───── Information ─────
===== config.mk =====
export PLATFORM = sky130hd
export DESIGN_NAME = ifft_4_stream
export DESIGN_NICKNAME = d
export VERILOG_FILES = /design/src/rtl/ifft_4_stream.sv
export SDC_FILE = /design/constraint.sdc
export NUM_CORES = 1
export LEC_CHECK = 0
export ABC_AREA = 1
export BUFFER_PORTS_ARGS = -buffer_cell sky130_fd_sc_hd__buf_2
export CAP_MARGIN = 30
export CORE_MARGIN = 4
export CORE_UTILIZATION = 50
export CTS_BUF_LIST = sky130_fd_sc_hd__clkbuf_4 sky130_fd_sc_hd__clkbuf_8 sky130_fd_sc_hd__clkbuf_16
export DETAILED_ROUTE_END_ITERATION = 16
export PLACE_DENSITY_LB_ADDON = 0.05
export REMOVE_ABC_BUFFERS = 1
export SYNTH_ARGS = -nofsm -noshare
export SYNTH_HDL_FRONTEND = slang
export SYNTH_SLANG_ARGS = --single-unit

===== constraint.sdc =====
create_clock -name clk -period 8.47 [get_ports clk]
set_clock_uncertainty 0.2 [all_clocks]
set_input_delay 0.847 -clock clk [delete_from_list [all_inputs] [get_ports clk]]
set_output_delay 0.847 -clock clk [all_outputs]
set_load 0.005 [all_outputs]

===== src/rtl/ifft_4_stream.sv =====
// ifft_4_stream
// Streaming 4-point inverse DFT for the OFDM transmit path. One symbol of
// four frequency-domain bins (X0..X3, in arrival order) is collected, run
// through a two-stage radix-4 butterfly and emitted as four time-domain
// samples (n = 0..3). No 1/N scaling is applied here.
//
// Handshake: a transfer happens on any rising edge where valid & ready are
// both high. s_ready and m_valid are decoded from the FSM state alone and
// never look at s_valid or m_ready; data must be held while valid is high
// and ready is low.
//
// Ports:
//   clk      rising-edge clock
//   rst      synchronous active-high reset
//   s_valid  input bin valid
//   s_ready  block accepts an input bin (COLLECT state only)
//   s_re     input bin real part, signed IW bits
//   s_im     input bin imaginary part, signed IW bits
//   m_valid  output sample valid (EMIT state only)
//   m_ready  downstream accepts the output sample
//   m_re     output sample real part, signed OW bits
//   m_im     output sample imaginary part, signed OW bits
//   m_last   marks sample n = 3 of each symbol
module ifft_4_stream #(
  parameter int IW = 8,
  parameter int OW = IW + 2
) (
  input  logic          clk,
  input  logic          rst,
  input  logic          s_valid,
  output logic          s_ready,
  input  logic [IW-1:0] s_re,
  input  logic [IW-1:0] s_im,
  output logic          m_valid,
  input  logic          m_ready,
  output logic [OW-1:0] m_re,
  output logic [OW-1:0] m_im,
  output logic          m_last
);

  typedef enum logic [1:0] {
    COLLECT = 2'd0,
    STAGE1  = 2'd1,
    STAGE2  = 2'd2,
    EMIT    = 2'd3
  } state_t;

  state_t state, state_nxt;

  logic [1:0] in_cnt;
  logic [1:0] out_cnt;
  logic       in_xfer;
  logic       out_xfer;

  // Captured bins: slot 0 = A = X0 ... slot 3 = D = X3.
  logic signed [IW-1:0] slot_re [4];
  logic signed [IW-1:0] slot_im [4];

  // First butterfly stage, one bit of growth.
  logic signed [IW:0] s_ac_re, s_ac_im, s_bd_re, s_bd_im;
  logic signed [IW:0] d_ac_re, d_ac_im, d_bd_re, d_bd_im;

  // Final results, two bits of growth: full precision, cannot overflow.
  logic signed [IW+1:0] x_re [4];
  logic signed [IW+1:0] x_im [4];

  assign s_ready  = (state == COLLECT);
  assign m_valid  = (state == EMIT);
  assign in_xfer  = s_valid & s_ready;
  assign out_xfer = m_valid & m_ready;

  // ---------------------------------------------------------------- FSM
  always_ff @(posedge clk) begin
    if (rst) state <= COLLECT;
    else     state <= state_nxt;
  end

  always_comb begin
    state_nxt = state;
    case (state)
      COLLECT: if (in_xfer && in_cnt == 2'd3) state_nxt = STAGE1;
      STAGE1:  state_nxt = STAGE2;
      STAGE2:  state_nxt = EMIT;
      EMIT:    if (out_xfer && out_cnt == 2'd3) state_nxt = COLLECT;
      default: state_nxt = COLLECT;
    endcase
  end

  // ----------------------------------------------------------- counters
  // Both counters are 2 bits wide, so the 3 -> 0 wrap is the natural
  // overflow of the increment.
  always_ff @(posedge clk) begin
    if (rst) begin
      in_cnt  <= 2'd0;
      out_cnt <= 2'd0;
    end else begin
      if (in_xfer) in_cnt <= in_cnt + 2'd1;
      if (state == STAGE2)  out_cnt <= 2'd0;
      else if (out_xfer)    out_cnt <= out_cnt + 2'd1;
    end
  end

  // ------------------------------------------------------------ capture
  always_ff @(posedge clk) begin
    if (rst) begin
      for (int i = 0; i < 4; i++) begin
        slot_re[i] <= '0;
        slot_im[i] <= '0;
      end
    end else if (in_xfer) begin
      slot_re[in_cnt] <= s_re;
      slot_im[in_cnt] <= s_im;
    end
  end

  // ------------------------------------------------------------ stage 1
  always_ff @(posedge clk) begin
    if (rst) begin
      s_ac_re <= '0; s_ac_im <= '0; s_bd_re <= '0; s_bd_im <= '0;
      d_ac_re <= '0; d_ac_im <= '0; d_bd_re <= '0; d_bd_im <= '0;
    end else if (state == STAGE1) begin
      s_ac_re <= (IW+1)'(slot_re[0]) + (IW+1)'(slot_re[2]);
      s_ac_im <= (IW+1)'(slot_im[0]) + (IW+1)'(slot_im[2]);
      s_bd_re <= (IW+1)'(slot_re[1]) + (IW+1)'(slot_re[3]);
      s_bd_im <= (IW+1)'(slot_im[1]) + (IW+1)'(slot_im[3]);
      d_ac_re <= (IW+1)'(slot_re[0]) - (IW+1)'(slot_re[2]);
      d_ac_im <= (IW+1)'(slot_im[0]) - (IW+1)'(slot_im[2]);
      d_bd_re <= (IW+1)'(slot_re[1]) - (IW+1)'(slot_re[3]);
      d_bd_im <= (IW+1)'(slot_im[1]) - (IW+1)'(slot_im[3]);
    end
  end

  // ------------------------------------------------------------ stage 2
  // Inverse transform twiddles are +j for n = 1 and -j for n = 3, so the
  // odd outputs combine dAC with dBD rotated by +/-90 degrees.
  always_ff @(posedge clk) begin
    if (rst) begin
      for (int i = 0; i < 4; i++) begin
        x_re[i] <= '0;
        x_im[i] <= '0;
      end
    end else if (state == STAGE2) begin
      x_re[0] <= (IW+2)'(s_ac_re) + (IW+2)'(s_bd_re);
      x_im[0] <= (IW+2)'(s_ac_im) + (IW+2)'(s_bd_im);
      x_re[1] <= (IW+2)'(d_ac_re) - (IW+2)'(d_bd_im);
      x_im[1] <= (IW+2)'(d_ac_im) + (IW+2)'(d_bd_re);
      x_re[2] <= (IW+2)'(s_ac_re) - (IW+2)'(s_bd_re);
      x_im[2] <= (IW+2)'(s_ac_im) - (IW+2)'(s_bd_im);
      x_re[3] <= (IW+2)'(d_ac_re) + (IW+2)'(d_bd_im);
      x_im[3] <= (IW+2)'(d_ac_im) - (IW+2)'(d_bd_re);
    end
  end

  // ------------------------------------------------------------- output
  // Results are signed, so the size cast sign-extends to OW.
  assign m_re   = OW'(x_re[out_cnt]);
  assign m_im   = OW'(x_im[out_cnt]);
  assign m_last = m_valid && (out_cnt == 2'd3);

endmodule
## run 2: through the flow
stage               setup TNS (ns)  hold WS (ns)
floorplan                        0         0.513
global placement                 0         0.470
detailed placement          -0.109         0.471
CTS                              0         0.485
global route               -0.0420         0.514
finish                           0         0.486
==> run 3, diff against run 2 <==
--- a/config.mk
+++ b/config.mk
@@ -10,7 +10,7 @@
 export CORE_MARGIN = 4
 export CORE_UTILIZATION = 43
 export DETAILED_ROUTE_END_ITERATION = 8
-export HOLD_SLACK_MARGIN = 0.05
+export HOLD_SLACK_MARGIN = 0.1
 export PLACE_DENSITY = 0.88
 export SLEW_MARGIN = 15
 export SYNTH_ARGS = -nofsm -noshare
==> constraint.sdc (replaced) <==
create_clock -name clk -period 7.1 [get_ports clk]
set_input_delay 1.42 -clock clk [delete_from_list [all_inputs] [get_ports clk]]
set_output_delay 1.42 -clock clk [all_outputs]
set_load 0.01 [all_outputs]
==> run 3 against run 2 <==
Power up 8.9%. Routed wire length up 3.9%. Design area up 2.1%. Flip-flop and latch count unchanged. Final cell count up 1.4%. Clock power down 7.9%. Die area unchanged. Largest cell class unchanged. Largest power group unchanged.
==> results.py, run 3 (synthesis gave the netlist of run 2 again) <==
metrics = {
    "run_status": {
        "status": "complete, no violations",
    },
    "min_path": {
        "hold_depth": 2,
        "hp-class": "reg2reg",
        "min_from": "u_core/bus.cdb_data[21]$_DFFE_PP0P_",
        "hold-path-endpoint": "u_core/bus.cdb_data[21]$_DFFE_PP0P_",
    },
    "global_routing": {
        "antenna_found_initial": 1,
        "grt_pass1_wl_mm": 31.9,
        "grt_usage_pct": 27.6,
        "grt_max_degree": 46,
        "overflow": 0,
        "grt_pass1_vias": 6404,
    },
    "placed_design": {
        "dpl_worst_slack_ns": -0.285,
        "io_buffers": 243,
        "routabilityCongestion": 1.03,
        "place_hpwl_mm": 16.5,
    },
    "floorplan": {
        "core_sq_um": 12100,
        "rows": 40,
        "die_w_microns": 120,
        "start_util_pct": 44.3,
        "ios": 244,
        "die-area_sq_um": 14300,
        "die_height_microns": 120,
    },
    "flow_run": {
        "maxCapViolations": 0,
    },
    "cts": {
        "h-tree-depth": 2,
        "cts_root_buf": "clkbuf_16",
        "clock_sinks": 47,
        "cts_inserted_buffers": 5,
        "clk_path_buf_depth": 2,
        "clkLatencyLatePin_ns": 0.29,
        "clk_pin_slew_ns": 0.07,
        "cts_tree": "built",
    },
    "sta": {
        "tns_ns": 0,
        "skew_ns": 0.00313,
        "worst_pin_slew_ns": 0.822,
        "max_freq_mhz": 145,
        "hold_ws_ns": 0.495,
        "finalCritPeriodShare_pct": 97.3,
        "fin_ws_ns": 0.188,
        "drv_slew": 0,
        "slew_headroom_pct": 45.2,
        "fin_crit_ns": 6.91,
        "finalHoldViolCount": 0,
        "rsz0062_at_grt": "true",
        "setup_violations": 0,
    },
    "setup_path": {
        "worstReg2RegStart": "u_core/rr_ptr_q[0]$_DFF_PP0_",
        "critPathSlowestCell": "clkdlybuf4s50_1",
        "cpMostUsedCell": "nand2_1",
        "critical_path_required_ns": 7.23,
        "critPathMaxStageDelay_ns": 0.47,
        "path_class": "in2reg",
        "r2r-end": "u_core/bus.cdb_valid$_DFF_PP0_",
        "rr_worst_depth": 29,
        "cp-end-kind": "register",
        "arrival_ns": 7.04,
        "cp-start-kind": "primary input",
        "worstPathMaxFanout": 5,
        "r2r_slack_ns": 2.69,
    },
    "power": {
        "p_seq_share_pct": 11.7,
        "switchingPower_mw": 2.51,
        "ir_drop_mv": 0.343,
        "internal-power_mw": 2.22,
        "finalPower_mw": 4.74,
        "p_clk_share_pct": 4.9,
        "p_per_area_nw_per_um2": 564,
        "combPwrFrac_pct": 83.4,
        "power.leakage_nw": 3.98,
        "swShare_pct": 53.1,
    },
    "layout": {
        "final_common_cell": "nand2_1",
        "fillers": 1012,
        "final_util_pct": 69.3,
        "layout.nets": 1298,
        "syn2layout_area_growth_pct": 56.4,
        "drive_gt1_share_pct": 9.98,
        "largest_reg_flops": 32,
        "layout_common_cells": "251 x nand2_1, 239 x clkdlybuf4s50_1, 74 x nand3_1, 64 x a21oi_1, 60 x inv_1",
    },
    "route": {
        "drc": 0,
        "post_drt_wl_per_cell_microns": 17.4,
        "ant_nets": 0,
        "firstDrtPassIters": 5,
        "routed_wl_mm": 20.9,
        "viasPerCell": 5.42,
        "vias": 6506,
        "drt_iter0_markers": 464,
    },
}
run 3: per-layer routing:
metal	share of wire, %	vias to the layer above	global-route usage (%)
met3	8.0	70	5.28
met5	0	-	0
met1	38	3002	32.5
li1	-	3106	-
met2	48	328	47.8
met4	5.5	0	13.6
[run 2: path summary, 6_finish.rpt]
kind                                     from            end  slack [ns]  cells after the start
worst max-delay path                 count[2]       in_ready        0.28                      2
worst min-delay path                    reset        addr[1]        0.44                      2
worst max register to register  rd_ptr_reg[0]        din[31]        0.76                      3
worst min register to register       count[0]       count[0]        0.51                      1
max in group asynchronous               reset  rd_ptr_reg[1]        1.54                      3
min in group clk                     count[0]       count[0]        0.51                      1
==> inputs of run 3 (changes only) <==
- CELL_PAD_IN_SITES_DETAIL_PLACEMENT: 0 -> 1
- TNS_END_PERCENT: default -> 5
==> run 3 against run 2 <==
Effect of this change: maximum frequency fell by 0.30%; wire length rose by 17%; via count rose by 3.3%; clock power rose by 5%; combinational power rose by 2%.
## config.mk

```make
export PLATFORM = sky130hd
export DESIGN_NAME = fifo_burst_reader
export DESIGN_NICKNAME = d
export VERILOG_FILES = /design/src/rtl/fifo_burst_reader.sv
export SDC_FILE = /design/constraint.sdc
export NUM_CORES = 1
export LEC_CHECK = 0
export CAP_MARGIN = 20
export CORE_MARGIN = 2
export CORE_UTILIZATION = 30
export CTS_CLUSTER_DIAMETER = 60
export DETAILED_ROUTE_END_ITERATION = 8
export SLEW_MARGIN = 30
export SYNTH_ARGS = -nofsm -noshare
export SYNTH_HDL_FRONTEND = slang
export SYNTH_SLANG_ARGS = --single-unit
```

## constraint.sdc

```tcl
create_clock -name clk -period 6.79 [get_ports clk]
set_clock_uncertainty 0.05 [all_clocks]
set_input_delay 1.358 -clock clk [delete_from_list [all_inputs] [get_ports clk]]
set_output_delay 1.358 -clock clk [all_outputs]
set_load 0.01 [all_outputs]
```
─────
• _Activity_
Spot every line in the entries that includes the word "layer", and copy each one out.

• _Response to this exercise_
run 3: per-layer routing:
metal	share of wire, %	vias to the layer above	global-route usage (%)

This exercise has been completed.